There are usually two real estate agents in any transaction. A listing agent represents the seller, and a buyer’s agent represents the buyer. Both agents get paid based on the contract that the listing agent has signed with the seller. That contract spells out the percentage of the purchase price that the selling homeowner pays to the listing agent.

Real estate agents typically publicize homes by listing them in a Multiple Listing Service (MLS.) Within a home’s sale listing, the agent may include the percentage of commission they’ll share with a buyer’s agent. The seller must agree to the amount of the commission their agent will pay to any other agent. It’s common for the listing agent to split their commission in half, but they’re not obligated to.
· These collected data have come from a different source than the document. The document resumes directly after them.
Source: an optimization exercise on an open RTL-to-GDS flow (aim: small area, a short achievable clock period and few clock cycles). Production flows keep margins and buffers that such runs may drop. In this exercise RTL edits were held to simulation tests only and were not proved equivalent to the original. No activity file was given, so power comes from the tool's default toggle rates.

--- design/flow/config.mk ---
export PLATFORM = sky130hd
export DESIGN_NAME = crc_units
export DESIGN_NICKNAME = crc_units
export VERILOG_FILES = /design/flow/design.v
export SDC_FILE = /design/flow/constraint.sdc
export NUM_CORES = 4
export LEC_CHECK = 0
export CAP_MARGIN = 20
export CORE_MARGIN = 2
export CORE_UTILIZATION = 50
export CTS_BUF_LIST = sky130_fd_sc_hd__clkbuf_8
export CTS_CLUSTER_SIZE = 30
export SETUP_SLACK_MARGIN = 3
export SLEW_MARGIN = 20
export TNS_END_PERCENT = 10
--- design/flow/flow/run.sh ---
#!/bin/bash
# The standard layout, with the port buffers made from plain buffers
# (buffer_ports -buffer_cell) and timing repair free to change a cell's
# footprint when it sizes it.
set -euo pipefail
export BUFFER_PORTS_ARGS="-buffer_cell sky130_fd_sc_hd__buf_2"
bash standard.sh MATCH_CELL_FOOTPRINT=0 finish > standard_flow.log 2>&1
--- design/flow/constraint.sdc ---
create_clock -name core_clock -period 7.0 [get_ports {clk}]
set_input_delay 1.4000 -clock core_clock [delete_from_list [all_inputs] [get_ports {clk}]]
set_output_delay 1.4000 -clock core_clock [all_outputs]
set_load 0.01 [all_outputs]
--- design/flow/design.v ---
module crc_unit #(
    parameter integer W      = 32,     
    parameter [63:0]  POLY   = 64'h04C11DB7,
    parameter [63:0]  INIT   = 64'hFFFFFFFF,
    parameter         REFL   = 1'b1,   
    parameter [63:0]  XOROUT = 64'hFFFFFFFF
) (
    input  wire          clk,
    input  wire          rst,
    input  wire          seed_lo_we,
    input  wire          seed_hi_we,
    input  wire [31:0]   wdata,
    input  wire [15:0]   pending,        
    input  wire          init,
    input  wire          feed,
    input  wire [1:0]    width,          
    output reg  [W-1:0]  seed,
    output wire [W-1:0]  result,
    output reg           busy
);
    function [W-1:0] reflect;
        input [W-1:0] v;
        integer i;
        begin
            for (i = 0; i < W; i = i + 1)
                reflect[i] = v[W-1-i];
        end
    endfunction
    localparam [W-1:0] POLY_W = POLY[W-1:0];
    localparam [W-1:0] RPOLY  = reflect(POLY[W-1:0]);
    function [W-1:0] zadv;
        input [W-1:0] s;
        input integer n;
        integer i;
        reg [W-1:0] r;
        begin
            r = s;
            for (i = 0; i < n; i = i + 1)
                if (REFL) r = (r >> 1) ^ (r[0] ? RPOLY : {W{1'b0}});
                else      r = (r << 1) ^ (r[W-1] ? POLY_W : {W{1'b0}});
            zadv = r;
        end
    endfunction
    reg [W-1:0] crc;      
    wire [W-1:0] seed_lo_next;
    wire [W-1:0] seed_hi_next;
    generate
        if (W > 32) begin : g_wide
            assign seed_lo_next = {seed[W-1:32], wdata};
            assign seed_hi_next = {wdata[W-33:0], seed[31:0]};
        end else begin : g_narrow
            assign seed_lo_next = wdata[W-1:0];
            assign seed_hi_next = seed;
        end
    endgenerate
    wire byte_feed = (width == 2'd0) && !busy;
    wire [7:0] b0 = busy ? pending[7:0]  : wdata[7:0];
    wire [7:0] b1 = busy ? pending[15:8] : wdata[15:8];
    wire [W-1:0] nx1, nx2;    
    generate
        if (W >= 32) begin : g_fold
            wire [31:0] m = busy ? 32'd0 :
                            {{16{width[1]}}, {8{width != 2'd0}}, 8'hFF} & wdata;
            wire [W-1:0] x;
            if (REFL) begin : g_r
                assign x = crc ^ {{(W-32){1'b0}}, m};
            end else begin : g_n
                wire [31:0] ma = {m[7:0], m[15:8], m[23:16], m[31:24]};
                if (W > 32) begin : g_w
                    assign x = crc ^ {ma, {(W-32){1'b0}}};
                end else begin : g_e
                    assign x = crc ^ ma;
                end
            end
            wire [W-1:0] y8  = zadv(x, 8);
            wire [W-1:0] y16 = zadv(y8, 8);
            assign nx1 = y8;
            assign nx2 = y16;
        end else begin : g_small
            wire [W-1:0] y1 = zadv(crc ^ ({{(W-8){1'b0}}, b0} << (W-8)), 8);
            wire [W-1:0] y2 = zadv(y1  ^ ({{(W-8){1'b0}}, b1} << (W-8)), 8);
            assign nx1 = y1;
            assign nx2 = y2;
        end
    endgenerate
    localparam [W-1:0] CRC_RST = REFL ? reflect(INIT[W-1:0]) : INIT[W-1:0];
    wire          upd    = busy || feed;
    wire          c_init = !rst && init;
    wire          c_upd1 = !rst && !init && upd && byte_feed;
    wire          c_upd2 = !rst && !init && upd && !byte_feed;
    wire          c_hold = !rst && !init && !upd;
    wire [W-1:0]  crc_d  = ({W{rst}}    & CRC_RST)
                         | ({W{c_init}} & (REFL ? reflect(seed) : seed))
                         | ({W{c_upd1}} & nx1)
                         | ({W{c_upd2}} & nx2)
                         | ({W{c_hold}} & crc);
    wire          s_lo   = !rst && seed_lo_we;
    wire          s_hi   = !rst && !seed_lo_we && seed_hi_we;
    wire          s_hold = !rst && !seed_lo_we && !seed_hi_we;
    wire [W-1:0]  seed_d = ({W{rst}}    & INIT[W-1:0])
                         | ({W{s_lo}}   & seed_lo_next)
                         | ({W{s_hi}}   & seed_hi_next)
                         | ({W{s_hold}} & seed);
    always @(posedge clk) begin
        crc  <= crc_d;
        seed <= seed_d;
        busy <= !rst && !init && (upd ? (feed && width[1]) : busy);
    end
    assign result = crc ^ XOROUT[W-1:0];
endmodule
module crc_units (
    input  wire        clk,
    input  wire        rst,
    input  wire        req,
    input  wire        we,
    input  wire [7:0]  addr,      
    input  wire [31:0] wdata,
    output wire        ready,
    output reg  [31:0] rdata,     
    input  wire [4:0]  bound
);
    localparam integer NUNITS = 5;
    localparam [3:0] R_CTRL    = 4'h0;
    localparam [3:0] R_SEED_LO = 4'h1;
    localparam [3:0] R_SEED_HI = 4'h2;
    localparam [3:0] R_DIN     = 4'h3;
    localparam [3:0] R_RES_LO  = 4'h4;
    localparam [3:0] R_RES_HI  = 4'h5;
    wire [3:0] unit_idx = addr[7:4];
    wire [3:0] reg_idx  = addr[3:0];
    wire       unit_hit = (unit_idx < 4'd5) && (reg_idx <= R_RES_HI);
    wire       err_hit  = (addr == 8'h80);
    wire [NUNITS-1:0] busy;
    wire [NUNITS-1:0] unit_sel;
    genvar k;
    generate
        for (k = 0; k < NUNITS; k = k + 1) begin : g_sel
            assign unit_sel[k] = unit_hit && (unit_idx == k);
        end
    endgenerate
    wire busy_hit = (unit_idx == 4'd0 && busy[0]) || (unit_idx == 4'd1 && busy[1]) ||
                    (unit_idx == 4'd2 && busy[2]) || (unit_idx == 4'd3 && busy[3]) ||
                    (unit_idx == 4'd4 && busy[4]);
    assign ready = !(busy_hit && (reg_idx == R_DIN || reg_idx == R_RES_LO));
    wire wr  = req && we;
    wire rd  = req && !we && !(busy[4] && reg_idx == R_RES_LO);
    wire wr_cfg = wr && (reg_idx <= R_DIN);
    wire [NUNITS-1:0] wr_ok      = {NUNITS{wr_cfg}} & unit_sel & ~bound &
                                   ~(busy & {NUNITS{reg_idx == R_DIN}});
    wire [NUNITS-1:0] wr_blocked = {NUNITS{wr_cfg}} & unit_sel &  bound &
                                   ~(busy & {NUNITS{reg_idx == R_DIN}});
    reg [15:0] pending;
    always @(posedge clk)
        pending <= wdata[31:16];
    reg [2*NUNITS-1:0] width;     
    reg [4:0] err;
    wire [NUNITS-1:0] w_wr = wr_ok & {NUNITS{reg_idx == R_CTRL && !rst}};
    wire [NUNITS-1:0] w_hd = ~wr_ok | {NUNITS{reg_idx != R_CTRL || rst}};
    wire              e_wr = wr && err_hit;
    integer i;
    always @(posedge clk) begin
        for (i = 0; i < NUNITS; i = i + 1)
            width[2*i +: 2] <= ({2{w_wr[i]}} & wdata[2:1])
                             | ({2{w_hd[i] && !rst}} & width[2*i +: 2]);
        err <= {5{!rst}} & ((err & ~({5{e_wr}} & wdata[4:0])) | wr_blocked);
    end
    wire [7:0]  seed0, res0;
    wire [15:0] seed1, res1;
    wire [31:0] seed2, res2, seed3, res3;
    wire [63:0] seed4, res4;
    wire [NUNITS-1:0] do_seed_lo = wr_ok & {NUNITS{reg_idx == R_SEED_LO}};
    wire [NUNITS-1:0] do_seed_hi = wr_ok & {NUNITS{reg_idx == R_SEED_HI}};
    wire [NUNITS-1:0] do_init    = wr_ok & {NUNITS{reg_idx == R_CTRL}} & {NUNITS{wdata[0]}};
    wire [NUNITS-1:0] do_feed    = wr_ok & {NUNITS{reg_idx == R_DIN}};
    crc_unit #(.W(8), .POLY(64'h1D), .INIT(64'hFF), .REFL(1'b0),
               .XOROUT(64'hFF)) u0 (
        .clk(clk), .rst(rst),
        .seed_lo_we(do_seed_lo[0]), .seed_hi_we(do_seed_hi[0]), .wdata(wdata), .pending(pending),
        .init(do_init[0]), .feed(do_feed[0]), .width(width[1:0]),
        .seed(seed0), .result(res0), .busy(busy[0]));
    crc_unit #(.W(16), .POLY(64'h1021), .INIT(64'hFFFF), .REFL(1'b0),
               .XOROUT(64'h0)) u1 (
        .clk(clk), .rst(rst),
        .seed_lo_we(do_seed_lo[1]), .seed_hi_we(do_seed_hi[1]), .wdata(wdata), .pending(pending),
        .init(do_init[1]), .feed(do_feed[1]), .width(width[3:2]),
        .seed(seed1), .result(res1), .busy(busy[1]));
    crc_unit #(.W(32), .POLY(64'h04C11DB7), .INIT(64'hFFFFFFFF), .REFL(1'b1),
               .XOROUT(64'hFFFFFFFF)) u2 (
        .clk(clk), .rst(rst),
        .seed_lo_we(do_seed_lo[2]), .seed_hi_we(do_seed_hi[2]), .wdata(wdata), .pending(pending),
        .init(do_init[2]), .feed(do_feed[2]), .width(width[5:4]),
        .seed(seed2), .result(res2), .busy(busy[2]));
    crc_unit #(.W(32), .POLY(64'h1EDC6F41), .INIT(64'hFFFFFFFF), .REFL(1'b1),
               .XOROUT(64'hFFFFFFFF)) u3 (
        .clk(clk), .rst(rst),
        .seed_lo_we(do_seed_lo[3]), .seed_hi_we(do_seed_hi[3]), .wdata(wdata), .pending(pending),
        .init(do_init[3]), .feed(do_feed[3]), .width(width[7:6]),
        .seed(seed3), .result(res3), .busy(busy[3]));
    crc_unit #(.W(64), .POLY(64'h42F0E1EBA9EA3693), .INIT(64'h0), .REFL(1'b0),
               .XOROUT(64'h0)) u4 (
        .clk(clk), .rst(rst),
        .seed_lo_we(do_seed_lo[4]), .seed_hi_we(do_seed_hi[4]), .wdata(wdata), .pending(pending),
        .init(do_init[4]), .feed(do_feed[4]), .width(width[9:8]),
        .seed(seed4), .result(res4), .busy(busy[4]));
    reg [31:0] res_hi_shadow;
    wire sh_ld = !rst && rd && unit_sel[4] && reg_idx == R_RES_LO;
    wire sh_hd = !rst && !(rd && unit_sel[4] && reg_idx == R_RES_LO);
    always @(posedge clk)
        res_hi_shadow <= ({32{sh_ld}} & res4[63:32]) | ({32{sh_hd}} & res_hi_shadow);
    wire [4:0] u_is;                      
    generate
        for (k = 0; k < NUNITS; k = k + 1) begin : g_uis
            assign u_is[k] = (unit_idx == k);
        end
    endgenerate
    wire r_ctrl = (reg_idx == R_CTRL);
    wire r_slo  = (reg_idx == R_SEED_LO);
    wire r_shi  = (reg_idx == R_SEED_HI);
    wire r_rlo  = (reg_idx == R_RES_LO);
    wire r_rhi  = (reg_idx == R_RES_HI);
    always @(*) begin
        rdata = ({32{err_hit}} & {27'b0, err})
              | ({32{r_ctrl}} & {|(u_is & bound), 28'b0,
                                 (u_is[0] ? width[1:0] : 2'b0) | (u_is[1] ? width[3:2] : 2'b0) |
                                 (u_is[2] ? width[5:4] : 2'b0) | (u_is[3] ? width[7:6] : 2'b0) |
                                 (u_is[4] ? width[9:8] : 2'b0), 1'b0})
              | ({32{u_is[0] & r_slo}} & {24'b0, seed0})
              | ({32{u_is[0] & r_rlo}} & {24'b0, res0})
              | ({32{u_is[1] & r_slo}} & {16'b0, seed1})
              | ({32{u_is[1] & r_rlo}} & {16'b0, res1})
              | ({32{u_is[2] & r_slo}} & seed2)
              | ({32{u_is[2] & r_rlo}} & res2)
              | ({32{u_is[3] & r_slo}} & seed3)
              | ({32{u_is[3] & r_rlo}} & res3)
              | ({32{u_is[4] & r_slo}} & seed4[31:0])
              | ({32{u_is[4] & r_shi}} & seed4[63:32])
              | ({32{u_is[4] & r_rlo}} & res4[31:0])
              | ({32{u_is[4] & r_rhi}} & res_hi_shadow);
    end
endmodule
--- design/flow/standard.sh ---
#!/bin/bash
# synth_recipe.tcl (not shown) runs the flow's synth.tcl, then flattens the netlist and writes it again
# the make line also repeats each setting of config.mk as NAME=value (left out here)
make -C /OpenROAD-flow-scripts/flow DESIGN_CONFIG=/design/flow/config.mk WORK_HOME=/design/flow/orfs CLKGATE_MAP_FILE= SYNTH_SCRIPT=/design/flow/synth_recipe.tcl "${@:-finish}"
Suppose Teresa lists her home with a real estate agent named Wayne. Teresa agrees to pay Wayne 4% of the sales price for the home. Teresa’s coworker Imani visits her home for a party. Imani likes the home and decides to buy it, but she isn’t represented by a real estate agent. Although Wayne didn’t introduce Imani to the home, Wayne would still earn his full 4% commission.

What if Imani is represented by a real estate agent? Then, Teresa pays Wayne 4% of the purchase price, and he shares 2% of that commission with Imani’s agent (because that’s what he agreed to do and stated in the listing.) If Wayne brought a buyer to the home, Wayne would receive the full 4% or “both sides” of the commission.

How Much Are REALTOR® Fees?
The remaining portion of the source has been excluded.